◆ Problem to solve ◆
Return the records exactly, with nothing added.

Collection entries
►
## src/rtl/branch_predictor_bht.sv

```systemverilog
// Branch history table: tagged direct-mapped BTB with per-entry 2-bit
// saturating counters, runtime-selectable strategy, and resolve-stage
// mispredict/redirect/squash generation plus branch statistics.
//
// Ports:
//   clk, rst            rising-edge clock, async active-low reset
//   mode                00 static NT, 01 static T (BTB), 10 delay slot, 11 dynamic
//   if_pc               fetch PC to predict
//   pred_taken          prediction for if_pc
//   pred_target         predicted next PC for if_pc
//   upd_valid           resolved branch present this cycle
//   upd_pc, upd_target  resolved branch PC and actual target
//   upd_taken           actual outcome
//   upd_pred_taken      prediction made for the resolved branch
//   mispredict          resolved branch was mispredicted
//   redirect_pc         correct next PC on mispredict
//   squash_ifid         kill the IF/ID instruction
//   br_count, mp_count  saturating branch / mispredict counters
module branch_predictor_bht #(
    parameter int          ENTRIES  = 16,
    parameter int          PC_W     = 32,
    parameter logic [1:0]  CNT_INIT = 2'b01
) (
    input  logic            clk,
    input  logic            rst,
    input  logic [1:0]      mode,
    input  logic [PC_W-1:0] if_pc,
    output logic            pred_taken,
    output logic [PC_W-1:0] pred_target,
    input  logic            upd_valid,
    input  logic [PC_W-1:0] upd_pc,
    input  logic [PC_W-1:0] upd_target,
    input  logic            upd_taken,
    input  logic            upd_pred_taken,
    output logic            mispredict,
    output logic [PC_W-1:0] redirect_pc,
    output logic            squash_ifid,
    output logic [15:0]     br_count,
    output logic [15:0]     mp_count
);

    localparam int IDX_W = $clog2(ENTRIES);
    localparam int TAG_W = PC_W - IDX_W - 2;

    typedef enum logic [1:0] {
        MODE_NT  = 2'b00,
        MODE_T   = 2'b01,
        MODE_DS  = 2'b10,
        MODE_DYN = 2'b11
    } mode_e;

    mode_e mode_sel;
    assign mode_sel = mode_e'(mode);

    logic             valid_q [ENTRIES];
    logic [TAG_W-1:0] tag_q   [ENTRIES];
    logic [PC_W-1:0]  tgt_q   [ENTRIES];
    logic [1:0]       cnt_q   [ENTRIES];

    logic [IDX_W-1:0] if_idx;
    logic [TAG_W-1:0] if_tag;
    logic             if_hit;

    assign if_idx = if_pc[IDX_W+1:2];
    assign if_tag = if_pc[PC_W-1:IDX_W+2];
    assign if_hit = valid_q[if_idx] && (tag_q[if_idx] == if_tag);

    always_comb begin
        pred_taken = 1'b0;
        case (mode_sel)
            MODE_T:   pred_taken = if_hit;
            MODE_DYN: pred_taken = if_hit && cnt_q[if_idx][1];
            default:  pred_taken = 1'b0;
        endcase
        // Valid bits clear asynchronously, but gate anyway so the
        // outputs are defined during reset regardless of table state.
        if (!rst) begin
            pred_taken = 1'b0;
        end
    end

    assign pred_target = pred_taken ? tgt_q[if_idx]
                                    : if_pc + PC_W'(4);

    logic [IDX_W-1:0] upd_idx;
    logic [TAG_W-1:0] upd_tag;
    logic             upd_hit;
    logic [1:0]       upd_cnt;
    logic             wr_entry;
    logic             wr_cnt;
    logic [1:0]       cnt_next;

    assign upd_idx = upd_pc[IDX_W+1:2];
    assign upd_tag = upd_pc[PC_W-1:IDX_W+2];
    assign upd_hit = valid_q[upd_idx] && (tag_q[upd_idx] == upd_tag);
    assign upd_cnt = cnt_q[upd_idx];

    always_comb begin
        wr_entry = 1'b0;
        wr_cnt   = 1'b0;
        cnt_next = upd_cnt;
        if (upd_valid) begin
            case (mode_sel)
                MODE_T: begin
                    wr_entry = upd_taken;
                end
                MODE_DYN: begin
                    if (upd_hit) begin
                        wr_cnt = 1'b1;
                        if (upd_taken) begin
                            wr_entry = 1'b1;
                            cnt_next = (upd_cnt == 2'b11) ? 2'b11
                                                          : upd_cnt + 2'b01;
                        end else begin
                            cnt_next = (upd_cnt == 2'b00) ? 2'b00
                                                          : upd_cnt - 2'b01;
                        end
                    end else if (upd_taken) begin
                        wr_entry = 1'b1;
                        wr_cnt   = 1'b1;
                        cnt_next = 2'b10;
                    end
                end
                default: begin
                    wr_entry = 1'b0;
                end
            endcase
        end
    end

    always_ff @(posedge clk or negedge rst) begin
        if (!rst) begin
            for (int i = 0; i < ENTRIES; i++) begin
                valid_q[i] <= 1'b0;
                cnt_q[i]   <= CNT_INIT;
            end
        end else begin
            if (wr_entry) begin
                valid_q[upd_idx] <= 1'b1;
            end
            if (wr_cnt) begin
                cnt_q[upd_idx] <= cnt_next;
            end
        end
    end

    // Tag/target payload is qualified by valid, so it needs no reset.
    always_ff @(posedge clk) begin
        if (wr_entry) begin
            tag_q[upd_idx] <= upd_tag;
            tgt_q[upd_idx] <= upd_target;
        end
    end

    assign mispredict  = rst && upd_valid && (upd_taken != upd_pred_taken);
    assign squash_ifid = mispredict && (mode_sel != MODE_DS);
    assign redirect_pc = upd_taken ? upd_target : upd_pc + PC_W'(4);

    always_ff @(posedge clk or negedge rst) begin
        if (!rst) begin
            br_count <= '0;
            mp_count <= '0;
        end else begin
            if (upd_valid && (br_count != 16'hFFFF)) begin
                br_count <= br_count + 16'd1;
            end
            if (mispredict && (mp_count != 16'hFFFF)) begin
                mp_count <= mp_count + 16'd1;
            end
        end
    end

endmodule

```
◄
◆ The answer ◆
## src/rtl/branch_predictor_bht.sv

```systemverilog
// Branch history table: tagged direct-mapped BTB with per-entry 2-bit
// saturating counters, runtime-selectable strategy, and resolve-stage
// mispredict/redirect/squash generation plus branch statistics.
//
// Ports:
//   clk, rst            rising-edge clock, async active-low reset
//   mode                00 static NT, 01 static T (BTB), 10 delay slot, 11 dynamic
//   if_pc               fetch PC to predict
//   pred_taken          prediction for if_pc
//   pred_target         predicted next PC for if_pc
//   upd_valid           resolved branch present this cycle
//   upd_pc, upd_target  resolved branch PC and actual target
//   upd_taken           actual outcome
//   upd_pred_taken      prediction made for the resolved branch
//   mispredict          resolved branch was mispredicted
//   redirect_pc         correct next PC on mispredict
//   squash_ifid         kill the IF/ID instruction
//   br_count, mp_count  saturating branch / mispredict counters
module branch_predictor_bht #(
    parameter int          ENTRIES  = 16,
    parameter int          PC_W     = 32,
    parameter logic [1:0]  CNT_INIT = 2'b01
) (
    input  logic            clk,
    input  logic            rst,
    input  logic [1:0]      mode,
    input  logic [PC_W-1:0] if_pc,
    output logic            pred_taken,
    output logic [PC_W-1:0] pred_target,
    input  logic            upd_valid,
    input  logic [PC_W-1:0] upd_pc,
    input  logic [PC_W-1:0] upd_target,
    input  logic            upd_taken,
    input  logic            upd_pred_taken,
    output logic            mispredict,
    output logic [PC_W-1:0] redirect_pc,
    output logic            squash_ifid,
    output logic [15:0]     br_count,
    output logic [15:0]     mp_count
);

    localparam int IDX_W = $clog2(ENTRIES);
    localparam int TAG_W = PC_W - IDX_W - 2;

    typedef enum logic [1:0] {
        MODE_NT  = 2'b00,
        MODE_T   = 2'b01,
        MODE_DS  = 2'b10,
        MODE_DYN = 2'b11
    } mode_e;

    mode_e mode_sel;
    assign mode_sel = mode_e'(mode);

    logic             valid_q [ENTRIES];
    logic [TAG_W-1:0] tag_q   [ENTRIES];
    logic [PC_W-1:0]  tgt_q   [ENTRIES];
    logic [1:0]       cnt_q   [ENTRIES];

    logic [IDX_W-1:0] if_idx;
    logic [TAG_W-1:0] if_tag;
    logic             if_hit;

    assign if_idx = if_pc[IDX_W+1:2];
    assign if_tag = if_pc[PC_W-1:IDX_W+2];
    assign if_hit = valid_q[if_idx] && (tag_q[if_idx] == if_tag);

    always_comb begin
        pred_taken = 1'b0;
        case (mode_sel)
            MODE_T:   pred_taken = if_hit;
            MODE_DYN: pred_taken = if_hit && cnt_q[if_idx][1];
            default:  pred_taken = 1'b0;
        endcase
        // Valid bits clear asynchronously, but gate anyway so the
        // outputs are defined during reset regardless of table state.
        if (!rst) begin
            pred_taken = 1'b0;
        end
    end

    assign pred_target = pred_taken ? tgt_q[if_idx]
                                    : if_pc + PC_W'(4);

    logic [IDX_W-1:0] upd_idx;
    logic [TAG_W-1:0] upd_tag;
    logic             upd_hit;
    logic [1:0]       upd_cnt;
    logic             wr_entry;
    logic             wr_cnt;
    logic [1:0]       cnt_next;

    assign upd_idx = upd_pc[IDX_W+1:2];
    assign upd_tag = upd_pc[PC_W-1:IDX_W+2];
    assign upd_hit = valid_q[upd_idx] && (tag_q[upd_idx] == upd_tag);
    assign upd_cnt = cnt_q[upd_idx];

    always_comb begin
        wr_entry = 1'b0;
        wr_cnt   = 1'b0;
        cnt_next = upd_cnt;
        if (upd_valid) begin
            case (mode_sel)
                MODE_T: begin
                    wr_entry = upd_taken;
                end
                MODE_DYN: begin
                    if (upd_hit) begin
                        wr_cnt = 1'b1;
                        if (upd_taken) begin
                            wr_entry = 1'b1;
                            cnt_next = (upd_cnt == 2'b11) ? 2'b11
                                                          : upd_cnt + 2'b01;
                        end else begin
                            cnt_next = (upd_cnt == 2'b00) ? 2'b00
                                                          : upd_cnt - 2'b01;
                        end
                    end else if (upd_taken) begin
                        wr_entry = 1'b1;
                        wr_cnt   = 1'b1;
                        cnt_next = 2'b10;
                    end
                end
                default: begin
                    wr_entry = 1'b0;
                end
            endcase
        end
    end

    always_ff @(posedge clk or negedge rst) begin
        if (!rst) begin
            for (int i = 0; i < ENTRIES; i++) begin
                valid_q[i] <= 1'b0;
                cnt_q[i]   <= CNT_INIT;
            end
        end else begin
            if (wr_entry) begin
                valid_q[upd_idx] <= 1'b1;
            end
            if (wr_cnt) begin
                cnt_q[upd_idx] <= cnt_next;
            end
        end
    end

    // Tag/target payload is qualified by valid, so it needs no reset.
    always_ff @(posedge clk) begin
        if (wr_entry) begin
            tag_q[upd_idx] <= upd_tag;
            tgt_q[upd_idx] <= upd_target;
        end
    end

    assign mispredict  = rst && upd_valid && (upd_taken != upd_pred_taken);
    assign squash_ifid = mispredict && (mode_sel != MODE_DS);
    assign redirect_pc = upd_taken ? upd_target : upd_pc + PC_W'(4);

    always_ff @(posedge clk or negedge rst) begin
        if (!rst) begin
            br_count <= '0;
            mp_count <= '0;
        end else begin
            if (upd_valid && (br_count != 16'hFFFF)) begin
                br_count <= br_count + 16'd1;
            end
            if (mispredict && (mp_count != 16'hFFFF)) begin
                mp_count <= mp_count + 16'd1;
            end
        end
    end

endmodule

```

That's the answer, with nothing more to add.